START Material for this task
This design comes from an exercise in tuning for small area, a short achievable clock period and few clock cycles per item on the open sky130 flow, not from production work. RTL that was checked went through simulation tests only; none was proved equivalent to the original. Function not checked in runs 1 to 3: the RTL went through the layout flow alone.

$ cat flow/run.sh
#!/bin/bash
# synth_recipe.tcl (not shown) runs the flow's synth.tcl, then flattens the netlist and writes it again
# the make line also repeats each setting of config.mk as NAME=value (left out here)
make -C /OpenROAD-flow-scripts/flow DESIGN_CONFIG=/design/flow/config.mk WORK_HOME=/design/flow/orfs CLKGATE_MAP_FILE= SYNTH_SCRIPT=/design/flow/synth_recipe.tcl finish
$ cat flow/config.mk
export PLATFORM = sky130hd
export DESIGN_NAME = pol_charge_unit
export DESIGN_NICKNAME = pol_charge_unit
export VERILOG_FILES = /design/flow/design.v
export SDC_FILE = /design/flow/constraint.sdc
export NUM_CORES = 4
export LEC_CHECK = 0
export ABC_CLOCK_PERIOD_IN_PS = 5000
export CAP_MARGIN = 20
export CORE_MARGIN = 2
export CORE_UTILIZATION = 60
export PLACE_DENSITY = 0.7
export SETUP_SLACK_MARGIN = 4
export SLEW_MARGIN = 20
$ cat flow/constraint.sdc
create_clock -name core_clock -period 11.0 [get_ports {clk}]
set_input_delay 2.2000 -clock core_clock [delete_from_list [all_inputs] [get_ports {clk}]]
set_output_delay 2.2000 -clock core_clock [all_outputs]
set_load 0.01 [all_outputs]
$ cat flow/design.v
module pol_charge_unit (
    input  wire         clk,
    input  wire         rst,           
    input  wire         in_valid,
    output wire         in_ready,
    input  wire [114:0] in_cfg,        
    input  wire [39:0]  in_tc,         
    input  wire [39:0]  in_tp,         
    input  wire [51:0]  in_last,       
    input  wire [15:0]  in_bytes,      
    input  wire [63:0]  in_ts,         
    output wire         out_valid,
    input  wire         out_ready,
    output wire [1:0]   out_colour,    
    output wire         out_drop,      
    output wire [39:0]  out_tc,
    output wire [39:0]  out_tp,
    output wire [51:0]  out_last
);
    localparam [1:0] MODE_2698 = 2'b01,
                     MODE_4115 = 2'b10;
    localparam [2:0] P_DIV = 3'd0,      
                     P_CMP = 3'd1,      
                     P_PRE = 3'd2,      
                     P_MUL = 3'd3,      
                     P_FIN = 3'd4;
    wire [55:0] xa  = {2'b00, in_ts[63:10]};
    wire [55:0] la  = ~{4'd0, in_last};
    wire [55:0] lb  = ~{2'd0, in_last, 2'b00};
    wire [55:0] cs_s = xa ^ la ^ lb;
    wire [55:0] cs_c = {(xa[54:0] & la[54:0]) | (xa[54:0] & lb[54:0]) | (la[54:0] & lb[54:0]), 1'b0};
    wire [11:0] dlo  = {1'b0, cs_s[10:0]} + {1'b0, cs_c[10:0]} + 12'd2;
    wire [10:0] dl   = dlo[10:0];
    wire [44:0] hs   = cs_s[55:11];
    wire [44:0] hc   = cs_c[55:11];
    wire [44:0] hk   = {hs[43:0] | hc[43:0], dlo[11]};
    wire        dhz  = ~|(hs ^ hc ^ hk);
    wire        on_in   = (in_cfg[113:112] == MODE_2698) || (in_cfg[113:112] == MODE_4115);
    wire        fast_in = !on_in || (dhz && (dl < 11'd1280));
    wire [7:0]  nf_in   = on_in ? dl / 11'd5 : 8'd0;
    wire        ref_in  = on_in && (dl >= 11'd5);    
    reg          a_valid;
    reg          a_fast;
    reg  [2:0]   a_ph;
    reg  [2:0]   a_cnt;
    reg  [2:0]   a_rem;
    reg  [55:0]  a_x;              
    reg          a_bor;            
    reg          a_nz;             
    reg  [7:0]   a_n;              
    reg          a_refill;         
    reg  [31:0]  a_cinc, a_pinc;
    reg          a_covf, a_povf;   
    reg  [23:0]  a_cbs, a_pbs;
    reg  [1:0]   a_mode;
    reg          a_rd;
    reg  [39:0]  a_tc, a_tp;
    reg  [55:0]  a_last;           
    reg  [15:0]  a_bytes;
    wire        slow     = !a_fast;
    wire        fin      = a_fast || (a_ph == P_FIN);
    wire [31:0] ccap = {a_cbs, 8'd0};
    wire [31:0] pcap = {a_pbs, 8'd0};
    wire        nz   = |a_n;
    wire [34:0] c_s, c_c, p_s, p_c;
    wire        c_big, p_big;
    pol_mac mac_c (.q(a_n), .inc(a_cinc), .lvl(a_tc[33:0]), .s(c_s), .c(c_c), .big(c_big));
    pol_mac mac_p (.q(a_n), .inc(a_pinc), .lvl(a_tp[33:0]), .s(p_s), .c(p_c), .big(p_big));
    wire [34:0] csum  = c_s + c_c;
    wire [34:0] psum  = p_s + p_c;
    wire [35:0] ccmp  = {1'b0, c_s} + {1'b0, c_c} + {1'b0, 3'h7, ~ccap};
    wire [35:0] pcmp  = {1'b0, p_s} + {1'b0, p_c} + {1'b0, 3'h7, ~pcap};
    wire        csat  = a_refill && ((a_covf && nz) || c_big || (|a_tc[39:34]) || ccmp[35]);
    wire        psat  = a_refill && ((a_povf && nz) || p_big || (|a_tp[39:34]) || pcmp[35]);
    wire [39:0] f_tc  = csat ? {8'd0, ccap} : {a_tc[39:34], csum[33:0]};
    wire [39:0] f_tp  = psat ? {8'd0, pcap} : {a_tp[39:34], psum[33:0]};
    wire [51:0] f_last = a_last[51:0] + {44'd0, a_n};
    wire [10:0] dv_t  = {a_rem, a_x[7:0]};
    wire [7:0]  dv_q  = dv_t / 11'd5;
    wire [2:0]  dv_r  = dv_t % 11'd5;
    wire [8:0]  sb_d  = {1'b0, a_x[55:48]} - {1'b0, a_last[7:0]} - {8'd0, a_bor};
    wire        sb_nz = a_nz || (sb_d[7:0] != 8'd0);
    reg          b_valid;
    reg  [39:0]  b_tc, b_tp;
    reg  [51:0]  b_last;
    reg  [15:0]  b_bytes;
    reg  [1:0]   b_mode;
    reg          b_rd;
    wire b_free = !b_valid || out_ready;
    wire a_go   = a_valid && fin && b_free;
    assign in_ready = !a_valid || a_go;
    wire [39:0] bsc  = {16'd0, b_bytes, 8'd0};
    wire [40:0] dc   = {1'b0, b_tc} - {1'b0, bsc};
    wire [40:0] dp   = {1'b0, b_tp} - {1'b0, bsc};
    wire        lt_c = dc[40];
    wire        lt_p = dp[40];
    reg  [1:0]  colour;
    reg         sub_c, sub_p;
    always @(*) begin
        colour = 2'd0;
        sub_c  = 1'b0;
        sub_p  = 1'b0;
        if (b_mode == MODE_2698) begin
            if (lt_p)      colour = 2'd2;
            else if (lt_c) begin colour = 2'd1; sub_p = 1'b1; end
            else           begin sub_c = 1'b1; sub_p = 1'b1; end
        end else if (b_mode == MODE_4115) begin
            if (!lt_c)     sub_c = 1'b1;
            else if (!lt_p) begin colour = 2'd1; sub_p = 1'b1; end
            else           colour = 2'd2;
        end
    end
    always @(posedge clk) begin
        if (rst) begin
            a_valid <= 1'b0;
            b_valid <= 1'b0;
        end else begin
            if (in_ready) a_valid <= in_valid;
            if (a_go) b_valid <= 1'b1;
            else if (out_ready) b_valid <= 1'b0;
        end
        if (a_go) begin
            b_tc    <= f_tc;
            b_tp    <= f_tp;
            b_last  <= f_last;
            b_bytes <= a_bytes;
            b_mode  <= a_mode;
            b_rd    <= a_rd;
        end
        if (in_ready) begin
            a_fast   <= fast_in;
            a_ph     <= P_DIV;
            a_cnt    <= 3'd0;
            a_rem    <= 3'd0;
            a_x      <= {xa[7:0], xa[15:8], xa[23:16], xa[31:24],
                         xa[39:32], xa[47:40], xa[55:48]};
            a_bor    <= 1'b0;
            a_nz     <= 1'b0;
            a_n      <= nf_in;
            a_refill <= ref_in;
            a_cinc   <= in_cfg[31:0];
            a_pinc   <= in_cfg[63:32];
            a_covf   <= 1'b0;
            a_povf   <= 1'b0;
            a_cbs    <= in_cfg[87:64];
            a_pbs    <= in_cfg[111:88];
            a_mode   <= in_cfg[113:112];
            a_rd     <= in_cfg[114];
            a_tc     <= in_tc;
            a_tp     <= in_tp;
            a_last   <= {4'd0, in_last};
            a_bytes  <= in_bytes;
        end else if (slow) begin
            case (a_ph)
                P_DIV: begin
                    a_rem <= dv_r;
                    a_x   <= {dv_q, a_x[55:8]};
                    a_cnt <= a_cnt + 3'd1;
                    if (a_cnt == 3'd6) begin
                        a_cnt <= 3'd0;
                        a_ph  <= P_CMP;
                    end
                end
                P_CMP: begin
                    a_bor  <= sb_d[8];
                    a_nz   <= sb_nz;
                    a_x    <= {a_x[47:0], a_x[55:48]};
                    a_last <= {a_last[7:0], a_last[55:8]};
                    a_cnt  <= a_cnt + 3'd1;
                    if (a_cnt == 3'd6) begin
                        a_cnt <= 3'd0;
                        a_bor    <= 1'b0;
                        a_n      <= 8'd0;
                        a_refill <= 1'b0;
                        a_ph     <= (!sb_d[8] && sb_nz) ? P_PRE : P_FIN;
                    end
                end
                P_PRE: begin
                    a_bor    <= sb_d[8];
                    a_n      <= sb_d[7:0];
                    a_refill <= 1'b1;
                    a_x      <= {a_x[47:0], a_x[55:48]};
                    a_last   <= {a_x[55:48], a_last[55:8]};
                    a_ph     <= P_MUL;
                end
                P_MUL: begin
                    a_tc   <= f_tc;
                    a_tp   <= f_tp;
                    a_cinc <= {a_cinc[23:0], 8'd0};
                    a_pinc <= {a_pinc[23:0], 8'd0};
                    a_covf <= a_covf || (a_cinc[31:24] != 8'd0);
                    a_povf <= a_povf || (a_pinc[31:24] != 8'd0);
                    a_cnt  <= a_cnt + 3'd1;
                    if (a_cnt == 3'd6) begin
                        a_n      <= 8'd0;
                        a_refill <= 1'b0;
                        a_ph     <= P_FIN;
                    end else begin
                        a_bor  <= sb_d[8];
                        a_n    <= sb_d[7:0];
                        a_x    <= {a_x[47:0], a_x[55:48]};
                        a_last <= {a_x[55:48], a_last[55:8]};
                    end
                end
                default: ;
            endcase
        end
    end
    assign out_valid  = b_valid;
    assign out_colour = colour;
    assign out_drop   = (colour == 2'd2) && b_rd;
    assign out_tc     = sub_c ? dc[39:0] : b_tc;
    assign out_tp     = sub_p ? dp[39:0] : b_tp;
    assign out_last   = b_last;
endmodule
module pol_mac (
    input  wire [7:0]  q,
    input  wire [31:0] inc,
    input  wire [33:0] lvl,
    output wire [34:0] s,
    output wire [34:0] c,
    output wire        big
);
    wire [34:0] r0 = {3'd0, q[0] ? inc        : 32'd0};
    wire [34:0] r1 = {3'd0, q[1] ? inc[30:0]  : 31'd0, 1'd0};
    wire [34:0] r2 = {3'd0, q[2] ? inc[29:0]  : 30'd0, 2'd0};
    wire [34:0] r3 = {3'd0, q[3] ? inc[28:0]  : 29'd0, 3'd0};
    wire [34:0] r4 = {3'd0, q[4] ? inc[27:0]  : 28'd0, 4'd0};
    wire [34:0] r5 = {3'd0, q[5] ? inc[26:0]  : 27'd0, 5'd0};
    wire [34:0] r6 = {3'd0, q[6] ? inc[25:0]  : 26'd0, 6'd0};
    wire [34:0] r7 = {3'd0, q[7] ? inc[24:0]  : 25'd0, 7'd0};
    wire [34:0] r8 = {1'd0, lvl};
    assign big = (q[1] && inc[31]) || (q[2] && |inc[31:30]) || (q[3] && |inc[31:29]) ||
                 (q[4] && |inc[31:28]) || (q[5] && |inc[31:27]) || (q[6] && |inc[31:26]) ||
                 (q[7] && |inc[31:25]);
    wire [34:0] a0 = r0 ^ r1 ^ r2;
    wire [34:0] a1 = {((r0 & r1) | (r0 & r2) | (r1 & r2)), 1'b0};
    wire [34:0] a2 = r3 ^ r4 ^ r5;
    wire [34:0] a3 = {((r3 & r4) | (r3 & r5) | (r4 & r5)), 1'b0};
    wire [34:0] a4 = r6 ^ r7 ^ r8;
    wire [34:0] a5 = {((r6 & r7) | (r6 & r8) | (r7 & r8)), 1'b0};
    wire [34:0] b0 = a0 ^ a1 ^ a2;
    wire [34:0] b1 = {((a0 & a1) | (a0 & a2) | (a1 & a2)), 1'b0};
    wire [34:0] b2 = a3 ^ a4 ^ a5;
    wire [34:0] b3 = {((a3 & a4) | (a3 & a5) | (a4 & a5)), 1'b0};
    wire [34:0] d0 = b0 ^ b1 ^ b2;
    wire [34:0] d1 = {((b0 & b1) | (b0 & b2) | (b1 & b2)), 1'b0};
    assign s = d0 ^ d1 ^ b3;
    assign c = {((d0 & d1) | (d0 & b3) | (d1 & b3)), 1'b0};
endmodule
==> flow_summary.html, run 1 <==
<table>
<tr><th>Metric</th><th>Value</th></tr>
<tr><th colspan="2">Status</th></tr>
<tr><td>Status</td><td>timing/DRC/antenna clean</td></tr>
<tr><th colspan="2">STA</th></tr>
<tr><td>Period Utilization, post-route</td><td>between 70 and 80%</td></tr>
<tr><td>Total negative setup slack</td><td>0 ps</td></tr>
<tr><td>Unrepaired setup endpoints after global routing</td><td>yes</td></tr>
<tr><td>Time the final worst path needs with I/O delays and setup</td><td>around 7800 ps</td></tr>
<tr><td>Pins Over Slew Limit</td><td>0</td></tr>
<tr><td>Final-report setup violation count</td><td>0</td></tr>
<tr><td>Max-slew headroom</td><td>around 18%</td></tr>
<tr><td>Transition at the pin with the smallest max-transition slack</td><td>about 1200 ps</td></tr>
<tr><td>Maximum clock frequency</td><td>between 100 and 150 MHz</td></tr>
<tr><td>Maximum clock skew at final layout</td><td>13.2 ps</td></tr>
<tr><td>Hold violation count in the final report</td><td>0</td></tr>
<tr><th colspan="2">Global routing</th></tr>
<tr><td>Congestion Overflow GR</td><td>0</td></tr>
<tr><td>Global-route wire length before repair</td><td>between 200000 and 250000 µm</td></tr>
<tr><td>Aggregate global-route resource usage</td><td>between 30% and 40%</td></tr>
<tr><td>Number of antenna violations at the first check in global routing</td><td>12</td></tr>
<tr><td>Most utilized layer in the global route result</td><td>met2</td></tr>
<tr><td>Met3 usage in global routing</td><td>8.37%</td></tr>
<tr><td>Maximum number of pins on one net before global-route repair</td><td>approximately 110</td></tr>
<tr><td>Fraction of met2 tracks used by global routing</td><td>between 60% and 70%</td></tr>
<tr><td>Number of global-route vias before repair</td><td>38.6k</td></tr>
<tr><td>Fraction of met1 tracks used by global routing</td><td>between 40% and 50%</td></tr>
<tr><th colspan="2">Floorplan</th></tr>
<tr><td>Core area</td><td>approximately 0.08 mm²</td></tr>
<tr><td>Die extent in y</td><td>286 µm</td></tr>
<tr><td>Core Rows</td><td>just over 100</td></tr>
<tr><td>Number of primary I/O pins</td><td>468</td></tr>
<tr><td>Total Die Area</td><td>~0.082 mm²</td></tr>
<tr><td>Initial Utilization</td><td>about 61%</td></tr>
<tr><td>Width of the chip</td><td>286 µm</td></tr>
<tr><th colspan="2">Route</th></tr>
<tr><td>Number of vias after detailed routing</td><td>~38k</td></tr>
<tr><td>Length of the first detailed-routing pass in iterations</td><td>7</td></tr>
<tr><td>Final Routed Wirelength</td><td>approximately 150000 µm</td></tr>
<tr><td>Post-detailed-route wirelength per cell</td><td>23.0 µm</td></tr>
<tr><td>Number of nets with antenna violations after routing</td><td>0</td></tr>
<tr><td>First DRT Iteration DRCs</td><td>between 3k and 4k</td></tr>
<tr><td>DRC viols</td><td>0</td></tr>
<tr><td>Average via count per standard cell</td><td>5.74</td></tr>
<tr><th colspan="2">Synthesis</th></tr>
<tr><td>Number of warnings reported in the yosys synthesis log</td><td>1</td></tr>
<tr><td>Number of flip-flops and latches in the synthesized netlist</td><td>about 500</td></tr>
<tr><td>Count of cell types in the netlist</td><td>just over 90</td></tr>
<tr><td>Number of enable flip-flop cells after synthesis</td><td>roughly 480</td></tr>
<tr><td>Post-synthesis cell count</td><td>~5.0k</td></tr>
<tr><td>Total standard cell area after synthesis</td><td>roughly 0.048 mm²</td></tr>
<tr><td>Most used flip-flop cell after synthesis</td><td>sky130_fd_sc_hd__edfxtp_1</td></tr>
<tr><td>Synthesized area divided by synthesized cell count</td><td>9.60 µm²</td></tr>
<tr><td>Synthesized net count</td><td>around 6.1k</td></tr>
<tr><td>Sequential-to-total area share from yosys stat</td><td>a little under a third</td></tr>
<tr><td>Async set-or-reset flop fraction in the synthesized netlist</td><td>0%</td></tr>
<tr><th colspan="2">Layout</th></tr>
<tr><td>Most common cell after layout, fill and taps aside</td><td>sky130_fd_sc_hd__inv_1</td></tr>
<tr><td>P&amp;R area growth vs syn</td><td>26.2%</td></tr>
<tr><td>Commonest cells after routing, fill and taps aside</td><td>sky130_fd_sc_hd__inv_1, sky130_fd_sc_hd__nand2_1, sky130_fd_sc_hd__fa_1</td></tr>
<tr><td>Net total in the final layout</td><td>6692</td></tr>
<tr><td>Fraction of layout cells with a size suffix above 1</td><td>15.7%</td></tr>
<tr><td>Final instance area</td><td>approximately 0.060 mm²</td></tr>
<tr><th colspan="2">Worst setup path</th></tr>
<tr><td>Data arrival, critical path</td><td>around 5600 ps</td></tr>
<tr><td>WP data required</td><td>between 8000 and 9000 ps</td></tr>
<tr><td>Biggest fanout along the worst timing path</td><td>4</td></tr>
<tr><td>Startpoint type of the worst setup path</td><td>flop</td></tr>
<tr><td>Critical Path End Type</td><td>output pin</td></tr>
<tr><td>Kind of critical path</td><td>flop to output pin</td></tr>
<tr><th colspan="2">CTS</th></tr>
<tr><td>Root Buffer Master</td><td>sky130_fd_sc_hd__clkbuf_16</td></tr>
<tr><td>Clock-pin slew on the worst setup and hold paths</td><td>70 ps</td></tr>
<tr><td>Clock net sink count</td><td>~500</td></tr>
<tr><td>Htree depth</td><td>2</td></tr>
<tr><td>Number of buffers on the longest clock path</td><td>3</td></tr>
<tr><td>CTS tree</td><td>yes</td></tr>
<tr><td>Count of hold-fix buffers inserted at cts</td><td>0</td></tr>
<tr><td>Total CTS buffers</td><td>60</td></tr>
<tr><td>Clock latency reported for the late side of the worst-skew pair</td><td>660 ps</td></tr>
<tr><th colspan="2">Place</th></tr>
<tr><td>Post-DP HPWL</td><td>between 100000 and 150000 µm</td></tr>
<tr><td>Count of buffers from port buffering</td><td>457</td></tr>
<tr><td>Placed Area</td><td>between 0.05 and 0.06 mm²</td></tr>
<tr><td>Final RePlAce weighted congestion</td><td>approximately 0.95</td></tr>
<tr><th colspan="2">Hold path</th></tr>
<tr><td>Hold Path Class</td><td>flop to flop</td></tr>
<tr><th colspan="2">Flow run</th></tr>
<tr><td>Max-cap violations</td><td>0</td></tr>
</table>
-- repair_timing --
item,CTS,global route
pin swaps,125,105
resized for setup,683,352
buffers inserted,154,85
setup endpoints to repair,230,223
gates cloned,21,3
-- state kept, by name, indices dropped and copies added (netlist names), 2 cells and up --
signal,count
a_last,56
a_ph,3
a_pbs,24
b_bytes,16
a_tc,40
b_tc,40
b_last,52
a_cnt,3
a_n,8
b_tp,40
a_cbs,24
a_pinc,32
a_cinc,32
a_rem,3
a_tp,40
b_mode,2
a_bytes,16
a_mode,2
a_x,56
-- stage by stage --
step	util, %	setup slack (ps)	cells	hold slack [ps]
floorplan	-	3850	4972	400
global placement	67.3	2590	6290	402
detailed placement	67.3	2490	6290	405
CTS	73.8	3260	6576	415
global route	76.4	3070	6666	425
finish	76.4	3180	6671	416
-- synth_stat cells (15+ instances only) --
master / count / area share [%]
sky130_fd_sc_hd__nor2b_1: 42 / 0.55
sky130_fd_sc_hd__and3_1: 28 / 0.37
sky130_fd_sc_hd__edfxtp_1: 478 / 30
sky130_fd_sc_hd__ha_1: 297 / 7.8
sky130_fd_sc_hd__clkbuf_1: 141 / 1.1
sky130_fd_sc_hd__and2_1: 230 / 3.0
sky130_fd_sc_hd__nand2b_1: 29 / 0.38
sky130_fd_sc_hd__fa_1: 497 / 21
sky130_fd_sc_hd__o21ai_0: 171 / 1.8
sky130_fd_sc_hd__nand3_1: 50 / 0.52
sky130_fd_sc_hd__o21bai_1: 15 / 0.24
sky130_fd_sc_hd__nor3_1: 57 / 0.60
sky130_fd_sc_hd__o21a_1: 27 / 0.42
sky130_fd_sc_hd__buf_4: 16 / 0.25
sky130_fd_sc_hd__inv_1: 1016 / 8.0
sky130_fd_sc_hd__nor4_1: 15 / 0.20
sky130_fd_sc_hd__mux2_2: 92 / 2.2
sky130_fd_sc_hd__nor2_1: 147 / 1.2
sky130_fd_sc_hd__o31ai_1: 81 / 1.3
sky130_fd_sc_hd__dfxtp_1: 21 / 0.88
sky130_fd_sc_hd__a21oi_1: 129 / 1.4
sky130_fd_sc_hd__nand2_1: 711 / 5.6
sky130_fd_sc_hd__xor2_1: 114 / 2.1
sky130_fd_sc_hd__a211oi_1: 29 / 0.46
sky130_fd_sc_hd__buf_1: 61 / 0.48
sky130_fd_sc_hd__nand4_1: 33 / 0.43
sky130_fd_sc_hd__a21o_1: 58 / 0.91
sky130_fd_sc_hd__or3_1: 26 / 0.34
sky130_fd_sc_hd__xnor2_1: 104 / 1.9
sky130_fd_sc_hd__mux2i_1: 56 / 1.2
-- layer usage --
layer	part of all wire, %	up-vias
met5	0.072	-
met4	5.8	18
met3	9.7	416
met2	47	1792
met1	37	18900
li1	-	17200
-- path summary, 6_finish.rpt --
kind                             start  slack [ps]  depth (start not counted)                    to
setup / recovery    b_tc[23]$_DFFE_PP_        3180                         17            out_tp[38]
hold / removal    a_bytes[8]$_DFFE_PN_         420                          0  b_bytes[8]$_DFFE_PP_
setup reg to reg      a_n[2]$_DFFE_PP_        3750                         28    a_tp[25]$_DFFE_PP_
hold reg to reg   a_bytes[8]$_DFFE_PN_         420                          0  b_bytes[8]$_DFFE_PP_
-- worst max-delay path: stages (launching register included) --
cell                       delay [ps]
sky130_fd_sc_hd__edfxtp_1         400
sky130_fd_sc_hd__ha_2             210
sky130_fd_sc_hd__or3_4            390
sky130_fd_sc_hd__or3_4            370
sky130_fd_sc_hd__or3_4            350
sky130_fd_sc_hd__or3_4            340
sky130_fd_sc_hd__or3_4            340
sky130_fd_sc_hd__or3_4            350
sky130_fd_sc_hd__or3_4            340
sky130_fd_sc_hd__or3_4            370
sky130_fd_sc_hd__o41ai_4          380
sky130_fd_sc_hd__nand3b_1         190
sky130_fd_sc_hd__buf_6            170
sky130_fd_sc_hd__buf_8            140
sky130_fd_sc_hd__buf_6            130
sky130_fd_sc_hd__nor3_4           120
sky130_fd_sc_hd__xor2_1           180
sky130_fd_sc_hd__buf_2            180
-- layout make-up --
| type | instances | area, µm² |
|---|---|---|
| antenna | 5 | 12.5 |
| tap | 1050 | 1310 |
| multi-input combinational | 3232 | 30500 |
| inverter | 1017 | 3830 |
| sequential | 499 | 14800 |
| timing repair buffer | 757 | 7810 |
| clock buffer | 73 | 1590 |
| clock inverter | 38 | 398 |
| fill | 5487 | 18600 |
-- kinds of logic (layout without fill, tap and decap cells) --
group	count (synthesis)	in the layout	synth area share (%)
AOI/OAI and AO/OA	645	647	8.92
xor gates and xnor gates	218	218	4.00
adders and majority gates	800	800	28.8
buffers and inverters	1243	1885	9.94
DFF	499	499	31.0
muxes	148	148	3.35
other	0	5	0
and+or+nand+nor	1419	1419	14.1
END Material for this task
▶ What needs to be done:
Lines above with "flip" in them are the ones to copy.

▶ Completed exercise:
<tr><td>Number of flip-flops and latches in the synthesized netlist</td><td>about 500</td></tr>
<tr><td>Number of enable flip-flop cells after synthesis</td><td>roughly 480</td></tr>
<tr><td>Most used flip-flop cell after synthesis</td><td>sky130_fd_sc_hd__edfxtp_1</td></tr>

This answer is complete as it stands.